I think it was Danish Hans who crept up behind Bartels and flung a rug over his head and held him tight within its folds. I shall never forget the wild struggle which ensued, the sight of Bartels’ thrashing arms and legs, the upsetting of the wine bottle and picnic utensils, and, when he finally released himself, Bartels’ eyes, at first wild with terror and then hot and angry.
“Don’t ever do that again,” he said, and got up and walked some distance away and sat down by himself. We looked at each other silently, as people often will who find themselves in the presence of something they don’t understand. Nobody said anything. And in due course, though still somewhat subdued, we went upon our way.
The other occasion was when we were playing some hide-and-seek kind of game one evening. Somebody, I forget whom, knowing that Mary and Bartels were hiding together in a bedroom, locked the door on them, proposing to make a joke of it later, and to tell Bartels that he would have to marry the girl now.

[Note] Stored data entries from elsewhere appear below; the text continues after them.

**src/rtl/standby_pkg.sv**
```systemverilog
package standby_pkg;

    typedef enum logic [1:0] {
        ST_RUN  = 2'd0,
        ST_WAIT = 2'd1,
        ST_STOP = 2'd2,
        ST_WAKE = 2'd3
    } sb_state_e;

    typedef enum logic [1:0] {
        WK_NONE = 2'b00,
        WK_IRQ  = 2'b01,
        WK_BRK  = 2'b10
    } wake_cause_e;

endpackage

```
**src/rtl/wake_detect.sv**
```systemverilog
module wake_detect #(
    parameter int                 NUM_IRQ  = 8,
    parameter logic [NUM_IRQ-1:0] EXT_MASK = 8'h03
) (
    input  logic [NUM_IRQ-1:0] irq_req,
    input  logic [NUM_IRQ-1:0] irq_en,
    output logic               any_hit,
    output logic               ext_hit
);
    logic [NUM_IRQ-1:0] hit;
    logic [NUM_IRQ-1:0] ext;

    for (genvar i = 0; i < NUM_IRQ; i++) begin : g_line
        assign hit[i] = irq_req[i] & irq_en[i];
        if (EXT_MASK[i]) begin : g_ext
            assign ext[i] = hit[i];
        end else begin : g_int
            assign ext[i] = 1'b0;
        end
    end

    assign any_hit = |hit;
    assign ext_hit = |ext;
endmodule

```
**src/rtl/brk_status_reg.sv**
```systemverilog
module brk_status_reg #(
    parameter int REG_W    = 8,
    parameter int FLAG_BIT = 1
) (
    input  logic             clk,
    input  logic             rst_n,
    input  logic             set_i,
    input  logic             wr_i,
    input  logic             wbit_i,
    output logic [REG_W-1:0] rdata_o
);
    logic flag_q;

    always_ff @(posedge clk or negedge rst_n) begin
        if (!rst_n) begin
            flag_q <= 1'b0;
        end else if (set_i) begin
            flag_q <= 1'b1;
        end else if (wr_i && !wbit_i) begin
            flag_q <= 1'b0;
        end
    end

    always_comb begin
        rdata_o           = '0;
        rdata_o[FLAG_BIT] = flag_q;
    end
endmodule

```
**src/rtl/standby_seq.sv**
```systemverilog
module standby_seq
    import standby_pkg::*;
#(
    parameter int                 NUM_IRQ  = 8,
    parameter logic [NUM_IRQ-1:0] EXT_MASK = 8'h03,
    parameter int                 REG_W    = 8,
    parameter int                 FLAG_BIT = 1
) (
    input  logic               clk,
    input  logic               rst_n,
    input  logic               wait_req,
    input  logic               stop_req,
    input  logic [NUM_IRQ-1:0] irq_req,
    input  logic [NUM_IRQ-1:0] irq_en,
    input  logic               brk_req,
    input  logic               wdog_dis,
    input  logic               reg_wr,
    input  logic               reg_wbit,
    output logic [REG_W-1:0]   reg_rdata,
    output logic               cpu_clk_en,
    output logic               per_clk_en,
    output logic               imask_clr,
    output logic               wake_pulse,
    output logic               stack_go,
    output logic [1:0]         wake_cause,
    output logic               wdog_en
);
    sb_state_e   state_q, state_d;
    wake_cause_e cause_q, cause_d;
    logic        imask_q, imask_d;
    logic        any_hit, ext_hit;
    logic        brk_set;

    wake_detect #(
        .NUM_IRQ  (NUM_IRQ),
        .EXT_MASK (EXT_MASK)
    ) u_wake (
        .irq_req (irq_req),
        .irq_en  (irq_en),
        .any_hit (any_hit),
        .ext_hit (ext_hit)
    );

    brk_status_reg #(
        .REG_W    (REG_W),
        .FLAG_BIT (FLAG_BIT)
    ) u_flag (
        .clk     (clk),
        .rst_n   (rst_n),
        .set_i   (brk_set),
        .wr_i    (reg_wr),
        .wbit_i  (reg_wbit),
        .rdata_o (reg_rdata)
    );

    // Next-state and wake-cause selection; break outranks interrupts.
    always_comb begin
        state_d = state_q;
        cause_d = cause_q;
        imask_d = 1'b0;
        brk_set = 1'b0;
        unique case (state_q)
            ST_RUN: begin
                if (stop_req) begin
                    imask_d = 1'b1;
                    if (brk_req) begin
                        state_d = ST_WAKE;
                        cause_d = WK_BRK;
                        brk_set = 1'b1;
                    end else if (ext_hit) begin
                        state_d = ST_WAKE;
                        cause_d = WK_IRQ;
                    end else begin
                        state_d = ST_STOP;
                    end
                end else if (wait_req) begin
                    imask_d = 1'b1;
                    if (brk_req) begin
                        state_d = ST_WAKE;
                        cause_d = WK_BRK;
                        brk_set = 1'b1;
                    end else if (any_hit) begin
                        state_d = ST_WAKE;
                        cause_d = WK_IRQ;
                    end else begin
                        state_d = ST_WAIT;
                    end
                end
            end
            ST_WAIT: begin
                if (brk_req) begin
                    state_d = ST_WAKE;
                    cause_d = WK_BRK;
                    brk_set = 1'b1;
                end else if (any_hit) begin
                    state_d = ST_WAKE;
                    cause_d = WK_IRQ;
                end
            end
            ST_STOP: begin
                if (brk_req) begin
                    state_d = ST_WAKE;
                    cause_d = WK_BRK;
                    brk_set = 1'b1;
                end else if (ext_hit) begin
                    state_d = ST_WAKE;
                    cause_d = WK_IRQ;
                end
            end
            ST_WAKE: begin
                state_d = ST_RUN;
                cause_d = WK_NONE;
            end
        endcase
    end

    // State register.
    always_ff @(posedge clk or negedge rst_n) begin
        if (!rst_n) begin
            state_q <= ST_RUN;
            cause_q <= WK_NONE;
            imask_q <= 1'b0;
        end else begin
            state_q <= state_d;
            cause_q <= cause_d;
            imask_q <= imask_d;
        end
    end

    // Moore outputs decoded from the state register.
    always_comb begin
        cpu_clk_en = 1'b1;
        per_clk_en = 1'b1;
        wake_pulse = 1'b0;
        stack_go   = 1'b0;
        wake_cause = WK_NONE;
        unique case (state_q)
            ST_RUN: ;
            ST_WAIT: cpu_clk_en = 1'b0;
            ST_STOP: begin
                cpu_clk_en = 1'b0;
                per_clk_en = 1'b0;
            end
            ST_WAKE: begin
                wake_pulse = 1'b1;
                stack_go   = (cause_q == WK_IRQ);
                wake_cause = cause_q;
            end
        endcase
        imask_clr = imask_q;
        wdog_en   = !wdog_dis && (state_q != ST_STOP);
    end
endmodule


```
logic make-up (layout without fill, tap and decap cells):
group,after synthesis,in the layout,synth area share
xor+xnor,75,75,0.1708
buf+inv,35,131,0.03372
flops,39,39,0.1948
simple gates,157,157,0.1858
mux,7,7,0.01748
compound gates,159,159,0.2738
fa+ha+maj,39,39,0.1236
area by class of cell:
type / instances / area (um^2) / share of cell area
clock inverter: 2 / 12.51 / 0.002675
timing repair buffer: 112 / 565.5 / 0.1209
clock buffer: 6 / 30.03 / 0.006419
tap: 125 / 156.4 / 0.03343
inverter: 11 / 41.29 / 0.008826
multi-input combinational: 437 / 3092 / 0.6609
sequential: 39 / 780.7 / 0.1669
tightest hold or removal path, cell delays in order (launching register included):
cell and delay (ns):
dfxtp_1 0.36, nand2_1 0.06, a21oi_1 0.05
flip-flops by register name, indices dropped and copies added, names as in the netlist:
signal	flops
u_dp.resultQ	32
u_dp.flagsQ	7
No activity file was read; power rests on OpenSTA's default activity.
## config.mk

```make
export PLATFORM = sky130hd
export DESIGN_NAME = sflash_cmd_ctrl
export DESIGN_NICKNAME = d
export VERILOG_FILES = /design/src/rtl/sflash_pkg.sv /design/src/rtl/sflash_bit_engine.sv /design/src/rtl/sflash_page_buf.sv /design/src/rtl/sflash_req_arb.sv /design/src/rtl/sflash_cmd_ctrl.sv
export SDC_FILE = /design/constraint.sdc
export NUM_CORES = 2
export LEC_CHECK = 0
export BUFFER_PORTS_ARGS = -buffer_cell sky130_fd_sc_hd__buf_4
export CORE_MARGIN = 3
export CORE_UTILIZATION = 47
export CTS_CLUSTER_SIZE = 30
export DETAILED_ROUTE_END_ITERATION = 10
export HOLD_SLACK_MARGIN = 0.05
export PLACE_DENSITY = 0.59
export SETUP_SLACK_MARGIN = 0.3
export SYNTH_ARGS = -nofsm -noshare
export SYNTH_HDL_FRONTEND = slang
export SYNTH_HIERARCHICAL = 1
export SYNTH_SLANG_ARGS = --single-unit
```

## constraint.sdc

```tcl
create_clock -name clk -period 4.05 [get_ports clk]
set_clock_uncertainty 0.15 [all_clocks]
set_input_delay 0.2025 -clock clk [delete_from_list [all_inputs] [get_ports clk]]
set_output_delay 0.2025 -clock clk [all_outputs]
set_load 0.01 [all_outputs]
```
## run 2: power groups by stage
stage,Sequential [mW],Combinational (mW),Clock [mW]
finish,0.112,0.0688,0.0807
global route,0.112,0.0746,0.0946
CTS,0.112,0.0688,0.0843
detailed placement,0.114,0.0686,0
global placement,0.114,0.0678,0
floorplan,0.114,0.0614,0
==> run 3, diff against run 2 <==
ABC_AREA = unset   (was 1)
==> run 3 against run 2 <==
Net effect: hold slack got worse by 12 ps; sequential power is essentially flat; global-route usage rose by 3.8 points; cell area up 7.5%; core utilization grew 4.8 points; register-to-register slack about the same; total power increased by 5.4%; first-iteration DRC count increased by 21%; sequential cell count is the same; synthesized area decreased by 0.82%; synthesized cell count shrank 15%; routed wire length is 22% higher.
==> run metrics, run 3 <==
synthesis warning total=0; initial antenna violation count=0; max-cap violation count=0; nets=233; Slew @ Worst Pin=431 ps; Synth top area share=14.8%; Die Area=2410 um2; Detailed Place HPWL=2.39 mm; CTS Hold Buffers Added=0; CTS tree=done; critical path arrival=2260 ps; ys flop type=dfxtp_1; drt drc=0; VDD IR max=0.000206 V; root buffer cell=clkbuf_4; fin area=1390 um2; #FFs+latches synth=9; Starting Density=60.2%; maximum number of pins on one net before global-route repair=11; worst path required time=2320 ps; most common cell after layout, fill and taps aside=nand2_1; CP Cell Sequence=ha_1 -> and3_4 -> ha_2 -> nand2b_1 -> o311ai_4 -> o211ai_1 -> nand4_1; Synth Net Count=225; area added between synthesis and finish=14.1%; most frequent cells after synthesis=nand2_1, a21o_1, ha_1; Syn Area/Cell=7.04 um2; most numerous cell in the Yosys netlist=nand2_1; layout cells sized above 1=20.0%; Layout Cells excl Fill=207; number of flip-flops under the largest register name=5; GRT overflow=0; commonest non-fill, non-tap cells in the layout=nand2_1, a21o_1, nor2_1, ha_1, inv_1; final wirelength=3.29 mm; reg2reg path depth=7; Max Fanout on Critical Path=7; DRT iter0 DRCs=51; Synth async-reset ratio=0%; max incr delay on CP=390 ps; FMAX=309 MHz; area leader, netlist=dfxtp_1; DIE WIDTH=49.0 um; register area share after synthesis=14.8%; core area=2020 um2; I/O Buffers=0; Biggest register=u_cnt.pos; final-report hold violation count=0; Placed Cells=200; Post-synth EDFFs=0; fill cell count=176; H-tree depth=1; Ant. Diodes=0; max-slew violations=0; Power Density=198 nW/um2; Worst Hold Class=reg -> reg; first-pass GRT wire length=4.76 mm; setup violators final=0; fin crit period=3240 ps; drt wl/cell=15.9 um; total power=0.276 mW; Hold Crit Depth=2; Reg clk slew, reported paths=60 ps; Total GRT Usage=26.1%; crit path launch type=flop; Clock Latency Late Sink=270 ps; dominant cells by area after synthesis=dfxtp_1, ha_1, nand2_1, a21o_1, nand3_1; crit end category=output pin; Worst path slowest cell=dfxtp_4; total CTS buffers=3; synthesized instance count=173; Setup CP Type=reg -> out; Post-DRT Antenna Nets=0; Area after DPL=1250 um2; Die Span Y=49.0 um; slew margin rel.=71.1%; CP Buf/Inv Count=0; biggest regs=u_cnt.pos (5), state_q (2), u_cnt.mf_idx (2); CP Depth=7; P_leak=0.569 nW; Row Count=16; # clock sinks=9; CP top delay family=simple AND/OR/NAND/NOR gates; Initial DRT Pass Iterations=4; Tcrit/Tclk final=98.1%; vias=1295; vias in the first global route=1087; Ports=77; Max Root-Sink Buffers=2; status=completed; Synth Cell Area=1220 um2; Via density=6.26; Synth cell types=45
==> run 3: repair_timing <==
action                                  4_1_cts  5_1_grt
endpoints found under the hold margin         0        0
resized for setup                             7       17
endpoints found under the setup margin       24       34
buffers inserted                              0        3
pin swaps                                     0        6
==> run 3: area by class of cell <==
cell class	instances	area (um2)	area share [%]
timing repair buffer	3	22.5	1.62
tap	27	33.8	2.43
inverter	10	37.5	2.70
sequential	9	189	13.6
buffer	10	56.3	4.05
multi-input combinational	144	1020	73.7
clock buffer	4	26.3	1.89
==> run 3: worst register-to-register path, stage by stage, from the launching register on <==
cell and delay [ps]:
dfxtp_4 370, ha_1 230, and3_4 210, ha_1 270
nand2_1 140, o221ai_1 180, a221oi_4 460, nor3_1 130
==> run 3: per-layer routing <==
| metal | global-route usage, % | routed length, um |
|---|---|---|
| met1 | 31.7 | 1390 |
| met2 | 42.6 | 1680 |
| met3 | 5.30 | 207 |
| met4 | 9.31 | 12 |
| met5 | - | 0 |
## config.mk

```make
export PLATFORM = sky130hd
export DESIGN_NAME = rstLowPowerCtrl
export DESIGN_NICKNAME = d
export VERILOG_FILES = /design/src/rtl/rstlpPkg.sv /design/src/rtl/rstlpControl.sv /design/src/rtl/rstlpDatapath.sv /design/src/rtl/rstLowPowerCtrl.sv
export SDC_FILE = /design/constraint.sdc
export NUM_CORES = 1
export LEC_CHECK = 0
export BUFFER_PORTS_ARGS = -buffer_cell sky130_fd_sc_hd__buf_2
export CORE_MARGIN = 10
export CORE_UTILIZATION = 46
export CTS_BUF_LIST = sky130_fd_sc_hd__clkbuf_8
export DETAILED_ROUTE_END_ITERATION = 8
export HOLD_SLACK_MARGIN = 0.08
export PLACE_DENSITY = 0.85
export SLEW_MARGIN = 20
export SYNTH_ARGS = -nofsm -noshare
export SYNTH_HDL_FRONTEND = slang
export SYNTH_SLANG_ARGS = --single-unit
```

## constraint.sdc

```tcl
create_clock -name clk -period 2.36 [get_ports clk]
set_clock_uncertainty 0.05 [all_clocks]
set_input_delay 0.118 -clock clk [delete_from_list [all_inputs] [get_ports clk]]
set_output_delay 0.118 -clock clk [all_outputs]
set_load 0.05 [all_outputs]
```
## src/rtl/codec_evt_pkg.sv

```systemverilog
// Shared constants and types for the codec event interrupt unit.
// Assumes the fixed register layout: six sticky flags in bits 5:0,
// live jack level in bit 6, form code in mask bits 7:6.
package codec_evt_pkg;
    localparam int REG_W    = 8;
    localparam int EVT_N    = 6;
    localparam int JACK_BIT = 5;
    localparam int LIVE_BIT = 6;
    localparam int FORM_LSB = 6;
    localparam logic [REG_W-1:0] MASK_RST = 8'h3F;

    typedef enum logic [1:0] {
        FORM_LVL_HI = 2'b00,
        FORM_LVL_LO = 2'b01,
        FORM_PLS_HI = 2'b10,
        FORM_PLS_LO = 2'b11
    } irq_form_e;
endpackage

```

## src/rtl/cei_jack_watch.sv

```systemverilog
// Jack level change detector.
// Keeps the last sampled jack level and reports a change for one cycle.
// Assumes jack_in is already debounced and synchronous to clk. During
// reset the stored level tracks the input, so no event appears at release.
module cei_jack_watch (
    input  logic clk,
    input  logic rst_n,
    input  logic jack_in,
    output logic jack_chg
);
    logic jack_q;

    // Store the level sampled at each edge, seeded during reset.
    always_ff @(posedge clk) begin
        jack_q <= jack_in;
    end

    // A change is a difference between the present and the stored level.
    always_comb begin
        jack_chg = rst_n && (jack_in != jack_q);
    end
endmodule

```

## src/rtl/cei_flag_bank.sv

```systemverilog
// Sticky event flags with write-one-to-clear.
// A set request in the same cycle as a clear takes priority.
// Assumes set and clear vectors are valid every cycle.
module cei_flag_bank #(
    parameter int N = 6
) (
    input  logic         clk,
    input  logic         rst_n,
    input  logic [N-1:0] set_vec,
    input  logic [N-1:0] clr_vec,
    output logic [N-1:0] flag_q
);
    genvar gi;
    generate
        for (gi = 0; gi < N; gi++) begin : g_flag
            // Each flag: reset low, clear on request, set wins.
            always_ff @(posedge clk) begin
                if (!rst_n)
                    flag_q[gi] <= 1'b0;
                else if (set_vec[gi])
                    flag_q[gi] <= 1'b1;
                else if (clr_vec[gi])
                    flag_q[gi] <= 1'b0;
            end
        end
    endgenerate
endmodule

```

## src/rtl/cei_irq_shaper.sv

```systemverilog
// Interrupt output former.
// Turns the vector of unmasked pending flags into a level or pulse
// output of either polarity. A pulse marks any pending bit rising 0 to 1.
// Assumes the form code is stable while a pulse is being judged.
module cei_irq_shaper
    import codec_evt_pkg::*;
#(
    parameter int N = 6
) (
    input  logic      clk,
    input  logic      rst_n,
    input  logic [N-1:0] pend_vec,
    input  irq_form_e form,
    output logic      irq
);
    logic [N-1:0] pend_q;
    logic         any_pend;
    logic         any_new;

    // Remember last cycle's pending vector for rise detection.
    always_ff @(posedge clk) begin
        if (!rst_n)
            pend_q <= '0;
        else
            pend_q <= pend_vec;
    end

    // Select the output form from the level and the rise indication.
    always_comb begin
        any_pend = |pend_vec;
        any_new  = |(pend_vec & ~pend_q);
        case (form)
            FORM_LVL_HI: irq = any_pend;
            FORM_LVL_LO: irq = ~any_pend;
            FORM_PLS_HI: irq = any_new;
            default:     irq = ~any_new;
        endcase
    end
endmodule

```

## src/rtl/codec_evt_irq.sv

```systemverilog
// Codec interrupt flag and mask unit, top level.
// Collects event strobes into sticky flags, applies per-event masks and
// drives one interrupt in a programmable form. Flag bit 6 is the live jack
// level. Assumes all inputs are synchronous to clk and strobes last one cycle.
module codec_evt_irq
    import codec_evt_pkg::*;
(
    input  logic             clk,
    input  logic             rst_n,
    input  logic             jack_in,
    input  logic             evt_short,
    input  logic             evt_ramp_up,
    input  logic             evt_ramp_dn,
    input  logic             evt_gain_up,
    input  logic             evt_gain_dn,
    input  logic             wr_en,
    input  logic             wr_sel,
    input  logic [REG_W-1:0] wr_data,
    output logic [REG_W-1:0] flag_rd,
    output logic [REG_W-1:0] mask_rd,
    output logic             irq
);
    logic             jack_chg;
    logic [EVT_N-1:0] set_vec;
    logic [EVT_N-1:0] clr_vec;
    logic [EVT_N-1:0] flag_q;
    logic [REG_W-1:0] mask_q;
    logic [EVT_N-1:0] pend_vec;
    irq_form_e        form;

    cei_jack_watch u_jack (
        .clk      (clk),
        .rst_n    (rst_n),
        .jack_in  (jack_in),
        .jack_chg (jack_chg)
    );

    // Gather set requests and clear requests into flag-aligned vectors.
    always_comb begin
        set_vec = {jack_chg, evt_short, evt_ramp_up, evt_ramp_dn,
                   evt_gain_up, evt_gain_dn};
        clr_vec = (wr_en && !wr_sel) ? wr_data[EVT_N-1:0] : '0;
    end

    cei_flag_bank #(.N(EVT_N)) u_flags (
        .clk     (clk),
        .rst_n   (rst_n),
        .set_vec (set_vec),
        .clr_vec (clr_vec),
        .flag_q  (flag_q)
    );

    // Mask register: full-width load on a mask-targeted write.
    always_ff @(posedge clk) begin
        if (!rst_n)
            mask_q <= MASK_RST;
        else if (wr_en && wr_sel)
            mask_q <= wr_data;
    end

    // Derive the pending vector, the form code and the read views.
    always_comb begin
        pend_vec = flag_q & ~mask_q[EVT_N-1:0];
        form     = irq_form_e'(mask_q[FORM_LSB+1:FORM_LSB]);
        flag_rd  = '0;
        flag_rd[EVT_N-1:0] = flag_q;
        flag_rd[LIVE_BIT]  = jack_in;
        mask_rd  = mask_q;
    end

    cei_irq_shaper #(.N(EVT_N)) u_shape (
        .clk      (clk),
        .rst_n    (rst_n),
        .pend_vec (pend_vec),
        .form     (form),
        .irq      (irq)
    );
endmodule

```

But it didn’t work out that way.
We had to unlock the door almost at once in answer to the terrible, incessant banging upon it, and the unnaturally high-pitched shouts of Philip Bartels from within.
Later, I asked Mary what had happened, but she wouldn’t discuss it. She just said: “I don’t think he likes being locked in. Some people have that fear. Claustrophobia, or something.”
She quickly changed the subject. I formed the impression that what she had seen had been so upsetting that she did not wish to talk about it.